GEO — Generative Engine Optimization — is the new discipline that optimizes companies’ visibility on AI response engines (ChatGPT, Perplexity, Gemini). Like SEO…
A new entry point into the customer journey
Since 2023, a structural change has taken place in information search behavior. A growing fraction of users – professionals and individuals alike – no longer enter queries into Google. She asks direct questions to conversational artificial intelligence systems: ChatGPT, Perplexity, Gemini, Claude.

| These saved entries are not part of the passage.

What follows belongs to an exercise in optimizing a design on an open flow for a short achievable clock period; a production flow would make more cautious choices.
RTL that was checked went through simulation tests only; none was proved equivalent to the original.
No functional check of the RTL was part of run 7.
No activity file was given, so power comes from the tool's default toggle rates.

--- config.mk ---
export PLATFORM = sky130hd
export DESIGN_NAME = frame_codec_queue
export DESIGN_NICKNAME = frame_codec_queue
export VERILOG_FILES = /design/flow/design.v
export SDC_FILE = /design/flow/constraint.sdc
export NUM_CORES = 4
export LEC_CHECK = 0
export CAP_MARGIN = 20
export CORE_MARGIN = 2
export CORE_UTILIZATION = 40
export SETUP_SLACK_MARGIN = 2.5
export SLEW_MARGIN = 20
export TNS_END_PERCENT = 100
--- constraint.sdc ---
create_clock -name core_clock -period 5.0 [get_ports {clk}]
set_input_delay 1.0000 -clock core_clock [delete_from_list [all_inputs] [get_ports {clk}]]
set_output_delay 1.0000 -clock core_clock [all_outputs]
set_load 0.01 [all_outputs]
--- design.v ---
module frame_check #(
    parameter [7:0] START = 8'hA5,
    parameter [7:0] STOP  = 8'h5A
) (
    input  wire [39:0] frame,
    output wire [1:0]  status,    
    output wire [7:0]  option,
    output wire [7:0]  value
);
    wire [7:0] b0 = frame[39:32];
    wire [7:0] b1 = frame[31:24];
    wire [7:0] b2 = frame[23:16];
    wire [7:0] b3 = frame[15:8];
    wire [7:0] b4 = frame[7:0];
    wire [7:0] t     = b1 ^ b2;
    wire [7:0] carry = {(t[6:0] & ~b3[6:0]) | (~t[6:0] & b1[6:0]), 1'b0};
    wire [7:0] miss  = t ^ (b3 ^ carry);
    wire       sum_ok     = ~|miss;
    wire       markers_ok = (b0 == START) && (b4 == STOP);
    assign status = {markers_ok & ~sum_ok, ~markers_ok};
    assign option = b1;
    assign value  = b2;
endmodule
module frame_codec_queue #(
    parameter [7:0] START = 8'hA5,
    parameter [7:0] STOP  = 8'h5A
) (
    input  wire        clk,
    input  wire        rst,
    input  wire        enq_valid,
    input  wire [7:0]  enq_data,
    input  wire        deq_req,
    output wire        deq_valid,
    output wire [39:0] deq_frame,
    output wire [1:0]  deq_status,
    output wire [7:0]  deq_option,
    output wire [7:0]  deq_value,
    output wire        empty,
    output reg         full,
    input  wire [7:0]  enc_option,
    input  wire [7:0]  enc_value,
    output wire [39:0] enc_frame,
    input  wire [39:0] dec_frame,
    output wire [1:0]  dec_status,
    output wire [7:0]  dec_option,
    output wire [7:0]  dec_value
);
    localparam [1:0] ST_NONE_AVAILABLE = 2'd3;
    reg [39:0] slot [0:3];    
    reg [3:0]  wfi;           
    reg [4:0]  wbi;           
    reg [3:0]  rfi;           
    reg [39:0] head;          
    reg [39:0] nxt;           
    reg [1:0]  head_status;   
    reg        empty_r;       
    assign empty      = empty_r;
    assign deq_valid  = ~empty_r;
    assign deq_frame  = head;
    assign deq_status = head_status;
    assign deq_option = head[31:24];
    assign deq_value  = head[23:16];
    wire [3:0] rfi_inc  = {rfi[2:0], rfi[3]};
    wire [3:0] rfi_inc2 = {rfi[1:0], rfi[3:2]};
    wire [3:0] wfi_inc  = {wfi[2:0], wfi[3]};
    wire       hit_cur  = |(wfi & rfi);        
    wire       hit_nxt  = |(wfi & rfi_inc);    
    wire       hit_nxt2 = |(wfi & rfi_inc2);   
    wire       hit_prv  = |(wfi_inc & rfi);    
    wire do_deq = deq_req & ~empty_r;
    wire do_enq = enq_valid & ~rst;
    wire wrap   = do_enq & wbi[4];
    wire [3:0] rfi_n  = rst ? 4'b0001 : (do_deq ? rfi_inc : rfi);
    wire [3:0] wfi_n  = rst ? 4'b0001 : (wrap ? wfi_inc : wfi);
    wire [4:0] wbi_n  = rst ? 5'b00001 : (do_enq ? {wbi[3:0], wbi[4]} : wbi);
    wire       full_d = full & ~(do_deq & hit_cur);
    wire       meet   = do_deq ? hit_cur : hit_prv;          
    wire       full_n = ~rst & (full_d | (wrap & meet));
    wire       same_n = rst | (wrap == do_deq ? hit_cur : (wrap ? hit_prv : hit_nxt));
    wire       empty_n = ~full_n & same_n;
    wire [39:0] cur_slot  = head;
    wire [39:0] nxt2_slot = ({40{rfi_inc2[0]}} & slot[0]) | ({40{rfi_inc2[1]}} & slot[1]) |
                            ({40{rfi_inc2[2]}} & slot[2]) | ({40{rfi_inc2[3]}} & slot[3]);
    wire [39:0] head_base = rst ? slot[0] : (do_deq ? nxt : cur_slot);
    wire [39:0] nxt_base  = rst ? slot[1] : (do_deq ? nxt2_slot : nxt);
    wire        head_hit  = do_enq & (do_deq ? hit_nxt : hit_cur);
    wire        nxt_hit   = do_enq & (do_deq ? hit_nxt2 : hit_nxt);
    reg [39:0] head_n, nxt_n;
    integer i;
    always @(*) begin
        head_n = head_base;
        nxt_n  = nxt_base;
        for (i = 0; i < 5; i = i + 1) begin
            if (head_hit && wbi[i]) head_n[39-8*i -: 8] = enq_data;
            if (nxt_hit  && wbi[i]) nxt_n[39-8*i -: 8]  = enq_data;
        end
    end
    wire [1:0] head_check;
    frame_check #(.START(START), .STOP(STOP)) u_head_check (
        .frame  (head_n),
        .status (head_check),
        .option (),
        .value  ()
    );
    always @(posedge clk) begin
        rfi         <= rfi_n;
        wfi         <= wfi_n;
        wbi         <= wbi_n;
        full        <= full_n;
        empty_r     <= empty_n;
        head        <= head_n;
        nxt         <= nxt_n;
        head_status <= empty_n ? ST_NONE_AVAILABLE : head_check;
    end
    genvar s, b;
    generate
        for (s = 0; s < 4; s = s + 1) begin : g_slot
            for (b = 0; b < 5; b = b + 1) begin : g_byte
                always @(posedge clk) begin
                    if (do_enq && wfi[s] && wbi[b])
                        slot[s][39-8*b -: 8] <= enq_data;
                end
            end
        end
    endgenerate
    wire [7:0] enc_sum = enc_option + enc_value;
    assign enc_frame = {START, enc_option, enc_value, enc_sum, STOP};
    frame_check #(.START(START), .STOP(STOP)) u_dec_check (
        .frame  (dec_frame),
        .status (dec_status),
        .option (dec_option),
        .value  (dec_value)
    );
endmodule
--- flow/run.sh ---
#!/bin/bash
# Standard ORFS layout, with Yosys's full-adder extraction turned off so that
# ABC maps the adders and the checksum logic as plain gates.
set -euo pipefail
bash standard.sh ADDER_MAP_FILE= finish > standard.log 2>&1
--- standard.sh ---
#!/bin/bash
# synth_recipe.tcl (not shown) runs the flow's synth.tcl, then flattens the netlist and writes it again
# the make line also repeats each setting of config.mk as NAME=value (left out here)
make -C /OpenROAD-flow-scripts/flow DESIGN_CONFIG=/design/flow/config.mk WORK_HOME=/design/flow/orfs CLKGATE_MAP_FILE= SYNTH_SCRIPT=/design/flow/synth_recipe.tcl "${@:-finish}"
==> impl_metrics.ini, run 1 <==
[logic_synthesis]
ys_top_cells_by_count = edfxtp_1 (200), a21oi_1 (92), nor2_1 (92)
yosys.area.top_type = edfxtp_1
netlist-cell-type-count = 52
avgSynthCellArea_um2 = 12.0
synth_area_leaders = edfxtp_1 (50%), dfxtp_1 (9.5%), mux2i_1 (5.7%)
synth-edff-count = 200
synth-main-ff-cell = edfxtp_1
ys_seq_elements = 257
synthCells = 1003
synthArstFlopShare_pct = 0
yosysTopAreaCellShare_pct = 49.9
synth_warnings = 2
yosysMostFrequentCell = edfxtp_1
ys_seq_area_share_pct = 59.4
netlist_area_mm2 = 0.0120

[floorplan]
die_area_mm2 = 0.0315
io_pins = 187
initial_core_util_pct = 40.6
row_count = 63
die_height_um = 177
die_w_um = 177
core_mm2 = 0.0296

[timing]
period_needed_ps = 4120
worst_pin_slew_ps = 953
timing.final.crit_share_pct = 82.5
rsz0062_at_grt = true
setup_violations = 0
max_freq_mhz = 243
slew_violations = 0
finClkSkew_ps = 13.0
tns_ps = 0
slew_headroom_pct = 36.5
hold_viol_final = 0

[drt]
num_vias = 8511
drt_first_pass_iters = 7
drt-total-wl_um = 33600
wl_per_cell_um = 21.5
postRouteAntennaNets = 0
avgViaCountPerCell = 5.46
drt_iter0_markers = 804
route.detailed.drc = 0

[clock_network]
clk_path_buf_depth = 3
ctsRootBufferMaster = clkbuf_16
h-tree-depth = 1
tritoncts = built
cts_buffers = 25
clk_transition_reported_paths_ps = 60
insertion_delay_ps = 520
cts_hold_buf = 0
cts_sinks = 257

[setup_path]
max_stage_delay_ps = 330
crit_chain = buf_6 -> nor2_4 -> a21oi_4 -> maj3_2 -> maj3_2 -> maj3_2 -> maj3_2 -> maj3_2 -> xnor2_2 -> buf_2
arrival_ps = 3120
crit_fanout = 3
r2r_cells = 8
path_buf_inv = 2
worstSetupPathType = in2out
cp_top_family = adder cells
cp.required_ps = 4000
cp.depth = 10
slowest_stage = maj3_2
end_kind = output port
r2r_setup_slack_ps = 2260
crit_top_cell = maj3_2
start_kind = input pin

[final_layout]
syn_to_final_growth_pct = 28.5
fin_nets = 1220
utilization_pct = 52.2
layout-drive-gt1-share_pct = 27.2
multi_input_area_mm2 = 0.00468
final-seq-area_mm2 = 0.00718
diodes = 0
final.fill_count = 2575

[min_path]
hold_path.class = reg2reg
whs_path_depth = 2

[global_route]
grt_pass1_vias = 8443
grt_usage_pct = 20.9
grt_remaining_overflow = 0
grt_pass1_wl_um = 49700
antenna_found_initial = 0
grt_max_degree = 49

[placed_design]
gp_congestion = 0.801
portBuffers = 170
dpl.hpwl_um = 22200

[status]
outcome = timing/DRC/antenna clean

[power_and_ir_drop]
p_leak_nw = 6.11
irDropWorstVdd_v = 0.000201
power.density_mw_per_mm2 = 318

[job]
cap_violations = 0
==> sequential cells by signal (all words and copies together) (netlist names) <==
register	count
head_status	2
nxt	40
slot	160
head	40
rfi	4
full	1
wfi	4
empty_r	1
wbi	5
==> worst min-delay path, cell delays in order, from the launching register on <==
cell,delay [ps]
dfxtp_2,370
nand2_1,70
nand3b_1,60
==> kinds of logic (layout without fill, tap and decap cells) <==
kind of cell             count (synthesis)  in the layout  synth area share (%)
flip-flops                             257            257                  59.4
AND/OR/NAND/NOR                        239            240                  9.52
AO/OA/AOI/OAI                          198            198                  10.8
buffers and inverters                  161            313                  7.57
multiplexers                            88             88                  7.53
XOR/XNOR                                44             44                  3.90
adder cells (fa/ha/maj)                 14             14                  1.23
other                                    2             16                0.0624
==> cells in the final DEF, fill, tap and decap left out, types with 27 or more instances in the layout <==
master,count
a21oi_2,35
mux2i_1,64
a222oi_1,40
edfxtp_1,200
inv_1,28
buf_2,31
nor2_1,89
dlygate4sd2_1,27
nand2_1,66
dfxtp_1,42
buf_4,60
a21oi_1,56
clkdlybuf4s50_1,55
o21ai_0,41
==> repair_timing <==
item | 4_1_cts | 5_1_grt
endpoints found under the setup margin | 203 | 27
cloned | 3 | 0
setup buffers | 31 | 9
pin swaps | 48 | 24
resized for setup | 373 | 46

The difference with the classic search engine is fundamental. Google returns a list of ranked links. AI response engines generate a direct recommendation, formulated in natural language, citing two or three sources — and ignoring all others.
This change creates a new market: that of visibility on AI response engines. A market which did not exist three years ago, and which is today almost virgin.

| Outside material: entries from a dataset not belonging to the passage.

From an optimization exercise on the open Yosys and OpenROAD flow, aimed at small area, a short achievable clock period and few clock cycles per item; shortcuts taken in it are not production practice.
In this exercise RTL edits were held to simulation tests only and were not proved equivalent to the original.
Power figures rest on the tool's default switching activity, not on a simulated workload.

--- flow/flow/run.sh ---
#!/bin/bash
set -euo pipefail
bash standard.sh SETUP_SLACK_MARGIN=6.5 finish > standard_flow.log 2>&1
--- flow/standard.sh ---
#!/bin/bash
# synth_recipe.tcl (not shown) runs the flow's synth.tcl, then flattens the netlist and writes it again
# the make line also repeats each setting of config.mk as NAME=value (left out here)
make -C /OpenROAD-flow-scripts/flow DESIGN_CONFIG=/design/flow/config.mk WORK_HOME=/design/flow/orfs CLKGATE_MAP_FILE= SYNTH_SCRIPT=/design/flow/synth_recipe.tcl "${@:-finish}"
--- flow/config.mk ---
export PLATFORM = sky130hd
export DESIGN_NAME = monarco_conv
export DESIGN_NICKNAME = monarco_conv
export VERILOG_FILES = /design/flow/design.v
export SDC_FILE = /design/flow/constraint.sdc
export NUM_CORES = 4
export LEC_CHECK = 0
export ABC_CLOCK_PERIOD_IN_PS = 3500
export CAP_MARGIN = 20
export CORE_MARGIN = 2
export CORE_UTILIZATION = 40
export SLEW_MARGIN = 20
--- flow/constraint.sdc ---
create_clock -name core_clock -period 10.0 [get_ports {clk}]
set_input_delay 2.0000 -clock core_clock [delete_from_list [all_inputs] [get_ports {clk}]]
set_output_delay 2.0000 -clock core_clock [all_outputs]
set_load 0.01 [all_outputs]
--- flow/design.v ---
module monarco_conv (
    input  wire        clk,
    input  wire        rst,
    input  wire        in_valid,
    output wire        in_ready,
    input  wire [31:0] in_word,
    input  wire [63:0] in_payload,
    output reg         out_valid,
    input  wire        out_ready,
    output reg  [15:0] out_code,
    output reg  [2:0]  out_status,
    output reg  [1:0]  out_warn
);
    reg        busy;
    reg        first;     
    reg        op_duty, op_aout, op_freq;
    reg        c_resv, c_idx, c_den0, c_num0;
    reg        ph_mul;    
    reg        ph_cmp;    
    reg        ph_div;    
    reg        ph_eq;     
    reg        ph_fin;    
    reg        ph_xit;    
    reg [4:0]  cnt;
    reg        cnt0;      
    reg        s_divd, s_divn, s_sub2n, s_sub2d, s_add2d, s_add4d, s_prep;
    reg signed [32:0] R;
    reg [23:0] L;
    reg [31:0] D;         
    reg [31:0] N;         
    reg [3:0]  m10;       
    wire [7:0]  opcode = in_word[31:24];
    wire [3:0]  index  = in_word[3:0];
    wire [31:0] num    = in_payload[63:32];
    wire [31:0] den    = in_payload[31:0];
    wire is_duty = (opcode == 8'h12);
    wire is_freq = (opcode == 8'h13);
    wire is_aout = (opcode == 8'h14);
    wire known   = op_duty | op_aout | op_freq;
    wire num_neg = N[31];
    wire special = ~known | c_resv | c_idx | c_den0 | num_neg | c_num0 | (op_freq & D[31]);
    reg [20:0] sres;      
    always @(*) begin
        if (!known)                 sres = {3'd1, 18'd0};
        else if (c_resv)            sres = {3'd2, 18'd0};
        else if (c_idx)             sres = {3'd3, 18'd0};
        else if (c_den0)            sres = {3'd4, 18'd0};
        else if (op_duty & num_neg) sres = {3'd4, 18'd0};
        else if (op_aout & num_neg) sres = {3'd0, 2'b01, 16'd0};
        else                        sres = 21'd0;    
    end
    wire        l_in = (s_divd | s_divn) & L[23];
    wire [35:0] A    = {{2{R[32]}}, R, l_in};
    wire        nz12 = |R[11:0];
    wire [35:0] B    = ({36{s_divd}}  & ~{4'd0, D})
                     | ({36{s_divn}}  & ~{4'd0, N})
                     | ({36{s_sub2n}} & ~{3'd0, N, 1'b0})
                     | ({36{s_sub2d}} & ~{3'd0, D, 1'b0})
                     | ({36{s_add2d}} &  {3'd0, D, 1'b0})
                     | ({36{s_add4d}} &  {2'd0, D, 2'b0})
                     | ({36{s_prep}}  & ~{16'd0, R[31:12], nz12});
    wire        cin  = s_divd | s_divn | s_sub2n | s_sub2d | (s_prep & ~nz12);
    wire [35:0] S    = A + B + {35'd0, cin};
    wire        qb   = ~S[35];                   
    wire        t10  = (m10 >= 4'd5);            
    wire [4:0]  v10  = {m10, qb};
    wire [3:0]  m10n = t10 ? (v10 - 5'd10) : v10[3:0];
    wire [15:0] qd   = L[15:0];
    wire [15:0] qd1  = L[15:0] - 16'd1;
    wire        a_hi = (L[14:11] != 4'd0) | ((L[10:0] == 11'h7FF) & t10);
    wire [20:0] ares = a_hi ? {3'd0, 2'b10, 16'd4095} : {5'd0, L[14:0], t10};
    wire [22:0] Z    = L[22:0];
    wire        rz   = (R[31:0] == 32'd0);
    wire f_lt1  = (Z > 23'd8000000) | ((Z == 23'd8000000) & ~rz);
    wire f_t1   = (Z > 23'd800000)  | ((Z == 23'd800000)  & ~rz);
    wire f_t2   = (Z > 23'd80000)   | ((Z == 23'd80000)   & ~rz);
    wire f_t3   = (Z > 23'd8000)    | ((Z == 23'd8000)    & ~rz);
    wire f_hi   = (Z < 23'd80)      | ((Z == 23'd80)      & rz);
    reg  [15:0] fcode;
    always @(*) begin
        if (f_lt1 | f_hi) fcode = 16'd0;
        else if (f_t1)    fcode = {Z[22:9], 2'd3};
        else if (f_t2)    fcode = {Z[19:6], 2'd2};
        else if (f_t3)    fcode = {Z[16:3], 2'd1};
        else              fcode = {Z[13:0], 2'd0};
    end
    wire fin_cmp = ph_cmp & op_duty;
    wire fin_div = ph_div & op_aout & cnt0;
    wire fin_ok  = fin_cmp | fin_div | ph_fin | ph_eq | ph_xit;
    wire fin_sp  = first & special;
    wire fin     = busy & (fin_sp | (~first & fin_ok));
    assign in_ready = ~busy | (fin_ok & ~out_valid);
    wire slot_free = ~out_valid | out_ready;
    wire accept    = in_valid & in_ready;
    wire stall     = fin & ~slot_free;
    wire done      = fin & slot_free;
    wire step      = busy & ~stall;
    reg [20:0] res;
    always @(*) begin
        if (first)        res = sres;
        else if (fin_cmp) res = {5'd0, qb ? qd : qd1};
        else if (fin_div) res = ares;
        else if (ph_eq)   res = rz ? {5'd0, 16'hFFFF} : {3'd4, 18'd0};
        else if (ph_fin)  res = {5'd0, fcode};
        else              res = op_aout ? {3'd0, 2'b10, 16'd4095} : 21'd0;    
    end
    function [1:0] mdig;      
        input [2:0] i;
        case (i)
        3'd0: mdig = 2'd2;
        3'd1: mdig = 2'd0;
        3'd2: mdig = 2'd1;
        3'd3: mdig = 2'd0;
        3'd4: mdig = 2'd2;
        3'd5: mdig = 2'd2;
        3'd6: mdig = 2'd3;
        default: mdig = 2'd2;
        endcase
    endfunction
    wire [1:0] mnext = mdig(cnt[2:0] + 3'd1);
    always @(posedge clk) begin
        if (rst) begin
            busy      <= 1'b0;
            out_valid <= 1'b0;
            first     <= 1'b0;
            ph_mul <= 1'b0; ph_cmp <= 1'b0; ph_div <= 1'b0; ph_eq <= 1'b0;
            ph_fin <= 1'b0; ph_xit <= 1'b0;
            s_divd <= 1'b0; s_divn <= 1'b0; s_sub2n <= 1'b0; s_sub2d <= 1'b0;
            s_add2d <= 1'b0; s_add4d <= 1'b0; s_prep <= 1'b0;
        end else begin
            if (out_valid & out_ready)
                out_valid <= 1'b0;
            if (done) begin
                out_valid  <= 1'b1;
                {out_status, out_warn, out_code} <= res;
            end
            if (accept) begin
                busy    <= 1'b1;
                first   <= 1'b1;
                D       <= den;
                N       <= num;
                m10     <= 4'd0;
                op_duty <= is_duty;
                op_aout <= is_aout;
                op_freq <= is_freq;
                c_resv  <= |in_word[23:4];
                c_idx   <= is_duty ? (index[3:2] != 2'b00) : (index[3:1] != 3'b000);
                c_den0  <= (den == 32'd0);
                c_num0  <= (num == 32'd0);
                ph_mul  <= ~is_duty;
                ph_div  <= is_duty;
                ph_cmp  <= 1'b0; ph_eq <= 1'b0; ph_fin <= 1'b0; ph_xit <= 1'b0;
                s_divd  <= is_duty;
                s_divn  <= 1'b0;
                s_prep  <= is_aout;
                s_add4d <= ~is_duty & ~is_aout;     
                s_add2d <= 1'b0; s_sub2n <= 1'b0; s_sub2d <= 1'b0;
                cnt     <= is_duty ? 5'd16 : 5'd0;
                cnt0    <= 1'b0;
                R       <= is_duty ? {2'b00, num[31:1]} : (is_aout ? {1'b0, num} : 33'd0);
                L       <= {is_duty & num[0], 23'd0};
            end else if (step) begin
                first <= 1'b0;
                if (done) begin
                    busy <= 1'b0;
                    ph_mul <= 1'b0; ph_cmp <= 1'b0; ph_div <= 1'b0; ph_eq <= 1'b0;
                    ph_fin <= 1'b0; ph_xit <= 1'b0;
                    s_divd <= 1'b0; s_divn <= 1'b0; s_sub2n <= 1'b0; s_sub2d <= 1'b0;
                    s_add2d <= 1'b0; s_add4d <= 1'b0; s_prep <= 1'b0;
                end else if (ph_mul) begin
                    R   <= S[35:3];
                    cnt <= cnt + 5'd1;
                    s_prep <= 1'b0;
                    if (op_aout) begin
                        if (cnt[0]) begin
                            L <= {S[2:1], L[23:2]};
                            ph_mul <= 1'b0; ph_cmp <= 1'b1; s_sub2d <= 1'b1;
                        end else begin
                            L <= {S[2:1], (~N[11:0]) + 12'd1, 10'd0};
                        end
                    end else begin
                        L <= {S[2:1], L[23:2]};
                        if (cnt[2:0] == 3'd7) begin
                            ph_mul <= 1'b0; ph_div <= 1'b1;
                            s_divn <= 1'b1; s_sub2n <= 1'b0; s_add2d <= 1'b0; s_add4d <= 1'b0;
                            cnt  <= 5'd23;
                        end else begin
                            s_add2d <= (mnext == 2'd1);
                            s_add4d <= (mnext == 2'd2);
                            s_sub2n <= 1'b0;
                            s_sub2d <= (mnext == 2'd3);
                        end
                    end
                end else if (ph_cmp) begin
                    ph_cmp  <= 1'b0;
                    s_sub2d <= 1'b0;
                    if (qb) begin
                        ph_xit <= 1'b1;
                    end else begin
                        ph_div <= 1'b1; s_divd <= 1'b1;
                        cnt  <= 5'd15;
                        cnt0 <= 1'b0;
                    end
                end else if (ph_div) begin
                    R   <= qb ? S[32:0] : {R[31:0], L[23]};
                    L   <= {L[22:0], op_aout ? t10 : qb};
                    m10 <= m10n;
                    cnt <= cnt - 5'd1;
                    cnt0 <= (cnt == 5'd1);
                    if (op_duty & (cnt == 5'd16) & qb) begin
                        ph_div <= 1'b0; ph_eq <= 1'b1; s_divd <= 1'b0;
                    end else if (op_freq & (cnt == 5'd23) & qb) begin
                        ph_div <= 1'b0; ph_xit <= 1'b1; s_divn <= 1'b0;
                    end else if (cnt0) begin
                        ph_div <= 1'b0; s_divd <= 1'b0; s_divn <= 1'b0;
                        if (op_freq) ph_fin <= 1'b1;
                        else begin ph_cmp <= 1'b1; s_sub2n <= 1'b1; end
                    end
                end
            end
        end
    end
endmodule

What SEO has built in ten years, GEO must rebuild
SEO — Search Engine Optimization — is a mature industry today. Thousands of agencies, tools worth several hundred million euros, dedicated teams in each company of significant size.
However, in 2003, SEO was only practiced by a handful of specialists. Companies that invested early have built lasting competitive advantages. Those who waited had to pay much more to catch up.
Generative Engine Optimization follows the same trajectory — but at an accelerated speed. The reasons are structural: the adoption of conversational AI is much faster than that of search engines. ChatGPT reached 100 million users in two months. It took Google several years.
A technical infrastructure to be rebuilt from scratch
GEO is not an extension of SEO. It is a distinct discipline, with its own technical levers.
AI response engines select their sources according to radically different criteria than Google. PageRank, backlinks, loading times — these classic SEO indicators have little influence on AI citeability. What matters is the semantic structure of the data, the consistency of mentions across third-party sources, and the ability of the content to precisely respond to a search intent formulated in natural language.
Concretely, three levels of intervention define a GEO strategy:
The first is technical. The crawlers of large AI platforms — GPTBot for OpenAI, ClaudeBot for Anthropic, PerplexityBot — are blocked by default on the majority of websites. This situation results from configurations inherited from classic SEO, which did not distinguish search engine robots from new AI indexing agents. Without explicit unblocking, a site’s content cannot be read or cited by these systems.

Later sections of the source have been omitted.